Camera system with a plurality of image sensors
Abstract
A camera system contains 3 or more identical cameras fixedly attached to a common platform and positioned in a manner with images of a pair of 2 cameras having overlap and defining an area of an image sensor that generates no overlap image data, called an active image sensor area. Image data generated by active image sensor areas being combined to an extended image space. Displaying a real-time panoramic video image based on the extended image space. Image data of a camera is undistorted by image calibration with a trained neural network. Determining active areas of image sensors with a convolutional neural network and reinforcement learning. Deriving an image window in the extended image space as an e-gimbal. Incorporating the cameras system in a portable and mobile housing.
Claims
exact text as granted — not AI-modified1 . A camera system, comprising:
3 or more identical cameras, fixedly attached to a common platform, each camera having a lens and an image sensor, each camera generating image data that has overlap with image data generated by another camera; each camera having an active area on its image sensor that generates image data that has no overlap with image data generated by any other of the 3 or more identical cameras; a memory that stores image data harvested only from active areas of the image sensors of the 3 or more identical cameras as an extended image space; and a display that displays a panoramic video image in real-time at a frame rate of at least 10 frames per second created from the extended image space.
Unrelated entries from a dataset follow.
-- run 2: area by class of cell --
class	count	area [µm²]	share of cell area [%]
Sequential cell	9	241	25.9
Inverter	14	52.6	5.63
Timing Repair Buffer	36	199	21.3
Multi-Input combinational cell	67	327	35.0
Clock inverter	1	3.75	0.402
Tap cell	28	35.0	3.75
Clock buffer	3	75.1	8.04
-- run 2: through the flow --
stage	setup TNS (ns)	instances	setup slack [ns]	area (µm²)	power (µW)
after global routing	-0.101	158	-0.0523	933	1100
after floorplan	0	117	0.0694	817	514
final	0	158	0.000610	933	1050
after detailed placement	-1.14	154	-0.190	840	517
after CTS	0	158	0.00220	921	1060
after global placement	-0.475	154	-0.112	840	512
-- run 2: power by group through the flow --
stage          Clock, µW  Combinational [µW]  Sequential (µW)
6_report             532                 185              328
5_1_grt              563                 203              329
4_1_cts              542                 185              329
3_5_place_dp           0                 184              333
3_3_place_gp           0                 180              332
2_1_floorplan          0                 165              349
[src/logic/mel_pkg.sv]
package mel_pkg;

    // Frame and filterbank geometry
    localparam int NUM_BINS    = 64;
    localparam int BIN_W       = 6;
    localparam int NUM_FILTERS = 8;
    localparam int FILT_W      = 3;
    localparam int NUM_EDGES   = NUM_FILTERS + 2;
    localparam int SEG_W       = 4;

    // Datapath widths
    localparam int POWER_W      = 32;
    localparam int WEIGHT_W     = 16;
    localparam int UNITY_WEIGHT = 32768;
    localparam int PROD_W       = POWER_W + WEIGHT_W;
    localparam int ACC_W        = 56;
    localparam int LOG_W        = 16;
    localparam int LOG_FRAC_W   = 10;

    // Mel-spaced triangle edges, in bins
    localparam int MEL_EDGES [NUM_EDGES] = '{0, 2, 4, 7, 11, 16, 23, 32, 45, 64};

    // Segment j holds bins from edge j up to edge j+1, exclusive
    function automatic int mel_seg_of(int b);
        int seg;
        seg = 0;
        for (int j = 1; j < NUM_EDGES - 1; j++) begin
            if (b >= MEL_EDGES[j]) begin
                seg = j;
            end
        end
        return seg;
    endfunction

    // Rising weight of bin b inside segment seg, floor division
    function automatic logic [WEIGHT_W-1:0] mel_up_weight(int b, int seg);
        int span;
        int offs;
        span = MEL_EDGES[seg + 1] - MEL_EDGES[seg];
        offs = b - MEL_EDGES[seg];
        return WEIGHT_W'((offs * UNITY_WEIGHT) / span);
    endfunction

endpackage
[src/logic/log2_compress.sv]
`timescale 1ns/1ps

module log2_compress import mel_pkg::*; (
    input  logic              clk,
    input  logic              rst_n,
    input  logic              in_valid,
    input  logic [FILT_W-1:0] in_index,
    input  logic [ACC_W-1:0]  in_energy,
    output logic              out_valid,
    output logic [FILT_W-1:0] out_index,
    output logic [ACC_W-1:0]  out_energy,
    output logic [LOG_W-1:0]  out_log
);

    // Integer bits of the Q6.10 result
    localparam int INT_W = LOG_W - LOG_FRAC_W;

    logic [INT_W-1:0]      lead_pos;
    logic [ACC_W-1:0]      norm;
    logic [LOG_FRAC_W-1:0] frac;

    // Priority scan, highest set bit wins
    always_comb begin
        lead_pos = '0;
        for (int i = 0; i < ACC_W; i++) begin
            if (in_energy[i]) begin
                lead_pos = INT_W'(i);
            end
        end
    end

    // Shift the leading one to the MSB, zeros fill in below short values
    assign norm = in_energy << (ACC_W - 1 - lead_pos);
    assign frac = norm[ACC_W-2 -: LOG_FRAC_W];

    // Zero energy gives lead_pos 0 and an all-zero norm, hence log 0

    always_ff @(posedge clk or negedge rst_n) begin
        if (!rst_n) begin
            out_valid  <= 1'b0;
            out_index  <= '0;
            out_energy <= '0;
            out_log    <= '0;
        end else begin
            out_valid <= in_valid;
            if (in_valid) begin
                out_index  <= in_index;
                out_energy <= in_energy;
                out_log    <= {lead_pos, frac};
            end
        end
    end

endmodule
2 . The camera system of claim 1 , further comprising: a controller of the image sensor of at least one of the 3 or more identical cameras, the controller configured with scanline instructions that harvest only image data of the active area of the image sensor.
3 . The camera system of claim 1 , wherein the 3 or more identical cameras are positioned on the common platform based on the 3 or more cameras being activated during positioning.
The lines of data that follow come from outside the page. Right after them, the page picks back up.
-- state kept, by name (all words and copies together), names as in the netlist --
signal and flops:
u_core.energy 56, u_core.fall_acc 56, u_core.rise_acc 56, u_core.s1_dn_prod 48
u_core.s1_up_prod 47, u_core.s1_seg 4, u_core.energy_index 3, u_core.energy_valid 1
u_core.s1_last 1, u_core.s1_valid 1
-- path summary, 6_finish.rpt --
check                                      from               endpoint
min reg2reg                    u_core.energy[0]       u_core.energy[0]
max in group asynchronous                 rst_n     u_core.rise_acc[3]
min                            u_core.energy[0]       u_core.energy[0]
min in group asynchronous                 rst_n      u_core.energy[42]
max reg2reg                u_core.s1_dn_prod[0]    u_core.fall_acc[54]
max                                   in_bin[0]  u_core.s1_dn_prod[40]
## src/logic/mel_pkg.sv

```systemverilog
package mel_pkg;

    // Frame and filterbank geometry
    localparam int NUM_BINS    = 64;
    localparam int BIN_W       = 6;
    localparam int NUM_FILTERS = 8;
    localparam int FILT_W      = 3;
    localparam int NUM_EDGES   = NUM_FILTERS + 2;
    localparam int SEG_W       = 4;

    // Datapath widths
    localparam int POWER_W      = 32;
    localparam int WEIGHT_W     = 16;
    localparam int UNITY_WEIGHT = 32768;
    localparam int PROD_W       = POWER_W + WEIGHT_W;
    localparam int ACC_W        = 56;
    localparam int LOG_W        = 16;
    localparam int LOG_FRAC_W   = 10;

    // Mel-spaced triangle edges, in bins
    localparam int MEL_EDGES [NUM_EDGES] = '{0, 2, 4, 7, 11, 16, 23, 32, 45, 64};

    // Segment j holds bins from edge j up to edge j+1, exclusive
    function automatic int mel_seg_of(int b);
        int seg;
        seg = 0;
        for (int j = 1; j < NUM_EDGES - 1; j++) begin
            if (b >= MEL_EDGES[j]) begin
                seg = j;
            end
        end
        return seg;
    endfunction

    // Rising weight of bin b inside segment seg, floor division
    function automatic logic [WEIGHT_W-1:0] mel_up_weight(int b, int seg);
        int span;
        int offs;
        span = MEL_EDGES[seg + 1] - MEL_EDGES[seg];
        offs = b - MEL_EDGES[seg];
        return WEIGHT_W'((offs * UNITY_WEIGHT) / span);
    endfunction

endpackage
```

## src/logic/mel_bin_if.sv

```systemverilog
`timescale 1ns/1ps

interface mel_bin_if import mel_pkg::*; ();

    logic               valid;
    logic [BIN_W-1:0]   bin;
    logic [POWER_W-1:0] power;
    // High on the last bin of each segment
    logic               seg_last;

    modport src (
        output valid,
        output bin,
        output power,
        output seg_last
    );

    modport dst (
        input valid,
        input bin,
        input power,
        input seg_last
    );

endinterface

```

## src/logic/bin_power.sv

```systemverilog
`timescale 1ns/1ps

module bin_power import mel_pkg::*; #(
    parameter int SAMPLE_W = 16
) (
    input  logic                       clk,
    input  logic                       rst_n,
    input  logic                       in_valid,
    input  logic signed [SAMPLE_W-1:0] re,
    input  logic signed [SAMPLE_W-1:0] im,
    mel_bin_if.src                     out
);

    localparam int SQ_W = 2 * SAMPLE_W;

    logic signed [SQ_W-1:0] re_sq;
    logic signed [SQ_W-1:0] im_sq;
    logic [SQ_W:0]          power_sum;
    logic [BIN_W-1:0]       bin_cnt;
    logic [BIN_W:0]         next_bin;
    logic                   at_edge;

    assign re_sq = re * re;
    assign im_sq = im * im;

    // Both squares are non-negative, so add them unsigned
    assign power_sum = {1'b0, re_sq} + {1'b0, im_sq};

    // One bit wider so that bin 63 sees next index 64
    assign next_bin = {1'b0, bin_cnt} + 1'b1;

    always_comb begin
        at_edge = 1'b0;
        for (int j = 1; j < NUM_EDGES; j++) begin
            if (int'(next_bin) == MEL_EDGES[j]) begin
                at_edge = 1'b1;
            end
        end
    end

    always_ff @(posedge clk or negedge rst_n) begin
        if (!rst_n) begin
            bin_cnt      <= '0;
            out.valid    <= 1'b0;
            out.bin      <= '0;
            out.seg_last <= 1'b0;
        end else begin
            out.valid <= in_valid;
            if (in_valid) begin
                out.bin      <= bin_cnt;
                out.seg_last <= at_edge || (bin_cnt == BIN_W'(NUM_BINS - 1));
                // Wraps to bin 0 after bin 63
                bin_cnt      <= bin_cnt + 1'b1;
            end
        end
    end

    always_ff @(posedge clk) begin
        if (in_valid) begin
            out.power <= POWER_W'(power_sum);
        end
    end

endmodule

```

## src/flat_wrapper.sv

```systemverilog
// flat-port wrapper written by rule: the top's interface ports become plain ports
module bin_power_flat import mel_pkg::*;
#(
    parameter int SAMPLE_W = 16
)
  (clk, rst_n, in_valid, re, im, out_valid, out_bin, out_power, out_seg_last);
  mel_bin_if out_i ();
  input  logic clk;
  input  logic rst_n;
  input  logic in_valid;
  input  logic signed [SAMPLE_W-1:0] re;
  input  logic signed [SAMPLE_W-1:0] im;
  output wire logic [$bits(out_i.valid)-1:0] out_valid;
  output wire logic [$bits(out_i.bin)-1:0] out_bin;
  output wire logic [$bits(out_i.power)-1:0] out_power;
  output wire logic [$bits(out_i.seg_last)-1:0] out_seg_last;
  assign out_valid = out_i.valid;
  assign out_bin = out_i.bin;
  assign out_power = out_i.power;
  assign out_seg_last = out_i.seg_last;
  bin_power #(.SAMPLE_W(SAMPLE_W)) u_core (.clk(clk), .rst_n(rst_n), .in_valid(in_valid), .re(re), .im(im), .out(out_i));
endmodule
```
`src/hw/fir_coeffs.svh`:
```
`ifndef FIR_COEFFS_SVH
`define FIR_COEFFS_SVH

// Half of the symmetric 64-tap window, edge to centre
localparam coeff_t COEFF_00 = 16'sd190;
localparam coeff_t COEFF_01 = 16'sd297;
localparam coeff_t COEFF_02 = 16'sd277;
localparam coeff_t COEFF_03 = 16'sd128;
localparam coeff_t COEFF_04 = -16'sd93;
localparam coeff_t COEFF_05 = -16'sd291;
localparam coeff_t COEFF_06 = -16'sd374;
localparam coeff_t COEFF_07 = -16'sd293;
localparam coeff_t COEFF_08 = -16'sd67;
localparam coeff_t COEFF_09 = 16'sd211;
localparam coeff_t COEFF_10 = 16'sd423;
localparam coeff_t COEFF_11 = 16'sd461;
localparam coeff_t COEFF_12 = 16'sd289;
localparam coeff_t COEFF_13 = -16'sd38;
localparam coeff_t COEFF_14 = -16'sd388;
localparam coeff_t COEFF_15 = -16'sd603;
localparam coeff_t COEFF_16 = -16'sd563;
localparam coeff_t COEFF_17 = -16'sd252;
localparam coeff_t COEFF_18 = 16'sd227;
localparam coeff_t COEFF_19 = 16'sd679;
localparam coeff_t COEFF_20 = 16'sd888;
localparam coeff_t COEFF_21 = 16'sd708;
localparam coeff_t COEFF_22 = 16'sd144;
localparam coeff_t COEFF_23 = -16'sd626;
localparam coeff_t COEFF_24 = -16'sd1295;
localparam coeff_t COEFF_25 = -16'sd1513;
localparam coeff_t COEFF_26 = -16'sd1024;
localparam coeff_t COEFF_27 = 16'sd235;
localparam coeff_t COEFF_28 = 16'sd2087;
localparam coeff_t COEFF_29 = 16'sd4139;
localparam coeff_t COEFF_30 = 16'sd5898;
localparam coeff_t COEFF_31 = 16'sd6911;    // Main lobe peak

`endif

```
`src/hw/fir_pkg.sv`:
```
package fir_pkg;

        // Datapath types
        typedef logic signed [15:0] sample_t;
        typedef logic signed [15:0] coeff_t;
        typedef logic signed [16:0] fold_t;    // Sum of two mirrored samples
        typedef logic signed [31:0] acc_t;     // Products, partial sums, output

        // Central window of the low-pass prototype
        localparam int TAPS      = 64;
        localparam int HALF_TAPS = TAPS / 2;

        `include "fir_coeffs.svh"

        // Unique coefficients, outer edge of the window first, centre last.
        // Tap k and tap TAPS-1-k share COEFFS[k].
        localparam coeff_t COEFFS [HALF_TAPS] = '{
                COEFF_00,
                COEFF_01,
                COEFF_02,
                COEFF_03,
                COEFF_04,
                COEFF_05,
                COEFF_06,
                COEFF_07,
                COEFF_08,
                COEFF_09,
                COEFF_10,
                COEFF_11,
                COEFF_12,
                COEFF_13,
                COEFF_14,
                COEFF_15,
                COEFF_16,
                COEFF_17,
                COEFF_18,
                COEFF_19,
                COEFF_20,
                COEFF_21,
                COEFF_22,
                COEFF_23,
                COEFF_24,
                COEFF_25,
                COEFF_26,
                COEFF_27,
                COEFF_28,
                COEFF_29,
                COEFF_30,
                COEFF_31
        };

endpackage

```
`src/hw/fir_delay_line.sv`:
```
`timescale 1ns/1ps

module fir_delay_line #(
        parameter int DEPTH = 64
) (
        input  logic              clk,
        input  logic              rst,
        input  fir_pkg::sample_t  sample_in,
        output fir_pkg::sample_t  taps [DEPTH]
);

        // taps[0] is the newest sample, taps[DEPTH-1] the oldest
        always_ff @(posedge clk) begin
                if (rst) begin
                        for (int i = 0; i < DEPTH; i++) begin
                                taps[i] <= '0;
                        end
                end else begin
                        taps[0] <= sample_in;
                        for (int i = 1; i < DEPTH; i++) begin
                                taps[i] <= taps[i-1];    // One stage per clock
                        end
                end
        end

endmodule

```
4 . The camera system of claim 1 , wherein the image sensors of the 3 or more identical cameras are curved image sensors.
5 . The camera system of claim 1 , wherein image data of each of the 3 or more identical cameras is undistorted by a processor with instructions that implement a trained neural network.
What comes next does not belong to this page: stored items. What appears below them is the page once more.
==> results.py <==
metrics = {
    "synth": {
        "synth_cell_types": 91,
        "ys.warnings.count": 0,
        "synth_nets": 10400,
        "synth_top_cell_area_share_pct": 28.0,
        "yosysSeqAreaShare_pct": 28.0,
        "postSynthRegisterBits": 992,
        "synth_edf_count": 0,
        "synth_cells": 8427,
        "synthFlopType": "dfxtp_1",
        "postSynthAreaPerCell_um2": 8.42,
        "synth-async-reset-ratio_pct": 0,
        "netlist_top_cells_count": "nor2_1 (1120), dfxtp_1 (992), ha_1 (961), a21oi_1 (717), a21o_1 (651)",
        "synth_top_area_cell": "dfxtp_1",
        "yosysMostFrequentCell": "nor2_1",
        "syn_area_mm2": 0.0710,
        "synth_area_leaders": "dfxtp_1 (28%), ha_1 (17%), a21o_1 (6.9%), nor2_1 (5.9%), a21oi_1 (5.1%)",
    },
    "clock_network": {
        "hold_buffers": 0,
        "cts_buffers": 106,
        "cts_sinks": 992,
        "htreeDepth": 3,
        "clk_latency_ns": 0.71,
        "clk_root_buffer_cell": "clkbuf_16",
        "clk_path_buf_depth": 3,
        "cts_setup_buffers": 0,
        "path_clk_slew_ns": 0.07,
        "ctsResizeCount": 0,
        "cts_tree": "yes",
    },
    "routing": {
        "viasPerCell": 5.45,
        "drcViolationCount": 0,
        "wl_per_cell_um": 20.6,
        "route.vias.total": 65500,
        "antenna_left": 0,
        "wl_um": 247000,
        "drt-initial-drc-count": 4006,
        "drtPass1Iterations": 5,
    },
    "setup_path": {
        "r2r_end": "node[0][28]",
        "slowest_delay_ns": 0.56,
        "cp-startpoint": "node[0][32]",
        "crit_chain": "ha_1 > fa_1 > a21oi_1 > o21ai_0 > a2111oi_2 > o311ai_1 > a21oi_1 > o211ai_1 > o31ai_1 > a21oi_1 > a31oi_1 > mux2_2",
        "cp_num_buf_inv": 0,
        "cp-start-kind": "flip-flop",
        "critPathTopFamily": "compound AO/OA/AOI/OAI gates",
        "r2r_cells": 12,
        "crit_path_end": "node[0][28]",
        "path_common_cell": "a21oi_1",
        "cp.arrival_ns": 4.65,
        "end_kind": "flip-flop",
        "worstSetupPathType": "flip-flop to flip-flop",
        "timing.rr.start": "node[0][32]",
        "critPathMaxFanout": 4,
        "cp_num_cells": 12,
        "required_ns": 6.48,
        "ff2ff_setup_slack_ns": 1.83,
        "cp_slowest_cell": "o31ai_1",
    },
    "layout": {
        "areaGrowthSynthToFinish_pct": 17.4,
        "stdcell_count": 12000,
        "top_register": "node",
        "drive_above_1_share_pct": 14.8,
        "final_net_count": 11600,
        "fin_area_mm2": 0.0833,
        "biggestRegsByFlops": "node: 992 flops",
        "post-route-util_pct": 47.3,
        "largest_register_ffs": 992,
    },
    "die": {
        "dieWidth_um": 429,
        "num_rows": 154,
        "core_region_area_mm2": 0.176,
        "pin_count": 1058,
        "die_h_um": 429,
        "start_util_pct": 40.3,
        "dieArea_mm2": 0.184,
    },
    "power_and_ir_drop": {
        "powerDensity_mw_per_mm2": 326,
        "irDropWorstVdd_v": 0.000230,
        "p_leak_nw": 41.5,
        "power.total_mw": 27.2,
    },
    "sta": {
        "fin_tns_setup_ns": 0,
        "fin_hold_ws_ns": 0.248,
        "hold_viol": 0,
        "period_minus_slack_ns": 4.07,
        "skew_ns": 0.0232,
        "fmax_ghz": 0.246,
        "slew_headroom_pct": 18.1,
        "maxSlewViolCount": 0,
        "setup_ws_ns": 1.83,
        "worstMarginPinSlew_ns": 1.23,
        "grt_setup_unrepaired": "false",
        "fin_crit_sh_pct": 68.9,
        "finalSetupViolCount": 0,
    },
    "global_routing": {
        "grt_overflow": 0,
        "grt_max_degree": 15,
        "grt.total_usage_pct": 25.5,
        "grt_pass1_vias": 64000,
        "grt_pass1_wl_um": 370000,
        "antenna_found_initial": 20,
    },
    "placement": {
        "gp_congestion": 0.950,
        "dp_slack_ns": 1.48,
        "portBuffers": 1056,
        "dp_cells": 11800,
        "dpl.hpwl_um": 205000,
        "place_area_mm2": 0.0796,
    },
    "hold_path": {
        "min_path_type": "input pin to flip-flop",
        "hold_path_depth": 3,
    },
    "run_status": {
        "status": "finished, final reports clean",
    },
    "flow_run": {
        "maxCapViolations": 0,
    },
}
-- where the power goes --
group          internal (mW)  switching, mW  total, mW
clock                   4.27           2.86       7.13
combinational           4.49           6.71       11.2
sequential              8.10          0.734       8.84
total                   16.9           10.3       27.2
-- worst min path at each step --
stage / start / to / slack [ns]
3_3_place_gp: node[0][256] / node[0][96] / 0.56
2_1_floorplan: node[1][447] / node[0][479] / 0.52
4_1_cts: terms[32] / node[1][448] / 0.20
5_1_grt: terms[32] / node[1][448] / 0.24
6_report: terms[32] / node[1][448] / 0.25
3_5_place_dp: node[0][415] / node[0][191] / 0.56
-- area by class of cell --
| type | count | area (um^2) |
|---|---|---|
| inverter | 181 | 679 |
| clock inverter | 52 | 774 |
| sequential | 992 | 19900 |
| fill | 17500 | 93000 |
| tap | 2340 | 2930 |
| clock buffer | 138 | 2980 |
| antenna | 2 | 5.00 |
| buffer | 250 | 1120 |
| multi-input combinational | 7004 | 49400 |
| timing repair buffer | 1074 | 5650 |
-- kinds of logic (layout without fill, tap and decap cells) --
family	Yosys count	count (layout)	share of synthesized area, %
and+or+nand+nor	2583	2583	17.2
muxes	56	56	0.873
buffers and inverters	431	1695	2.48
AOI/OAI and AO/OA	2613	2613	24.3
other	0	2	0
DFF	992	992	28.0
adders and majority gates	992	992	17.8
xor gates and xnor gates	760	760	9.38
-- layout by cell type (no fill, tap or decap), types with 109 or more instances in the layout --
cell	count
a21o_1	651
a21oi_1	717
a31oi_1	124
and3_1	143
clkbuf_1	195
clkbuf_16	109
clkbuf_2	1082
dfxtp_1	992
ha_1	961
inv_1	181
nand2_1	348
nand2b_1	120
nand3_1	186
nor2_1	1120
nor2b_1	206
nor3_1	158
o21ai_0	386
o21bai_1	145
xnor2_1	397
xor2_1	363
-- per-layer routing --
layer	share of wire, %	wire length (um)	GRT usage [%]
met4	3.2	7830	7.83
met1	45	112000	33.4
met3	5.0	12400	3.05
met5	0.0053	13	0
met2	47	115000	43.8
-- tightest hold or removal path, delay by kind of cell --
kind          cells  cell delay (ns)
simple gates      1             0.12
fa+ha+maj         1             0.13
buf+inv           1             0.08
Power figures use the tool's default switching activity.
6 . The camera system of claim 1 , wherein a boundary of an active area of a camera in the 3 or more identical cameras is determined by instructions that implement a trained neural network and is based on reinforcement learning.
7 . (canceled)
8 . (canceled)
9 . The camera system of claim 1 , wherein the 3 or more identical cameras are attached to a vehicle and the camera system is enabled to undistort camera parallax by instructions of a trained convolutional neural network.
10 . The camera system of claim 1 , wherein the 3 or more identical cameras are included in a portable and mobile computing device.
11 . A processor implemented method, comprising:
fixedly attaching 3 or more identical cameras to a common platform, each camera having a lens and an image sensor, each camera generating image data that has overlap with image data generated by another camera; determining by the processor for each camera an active area on its image sensor, each active area generating image data that has no overlap with image data generated by any other of the 3 or more identical cameras; storing on a memory image data based on image data harvested only from active areas of the image sensors of the 3 or more identical cameras as an extended image space; and displaying on a display a panoramic video image in real-time at a frame rate of at least 10 frames per second created from the extended image space.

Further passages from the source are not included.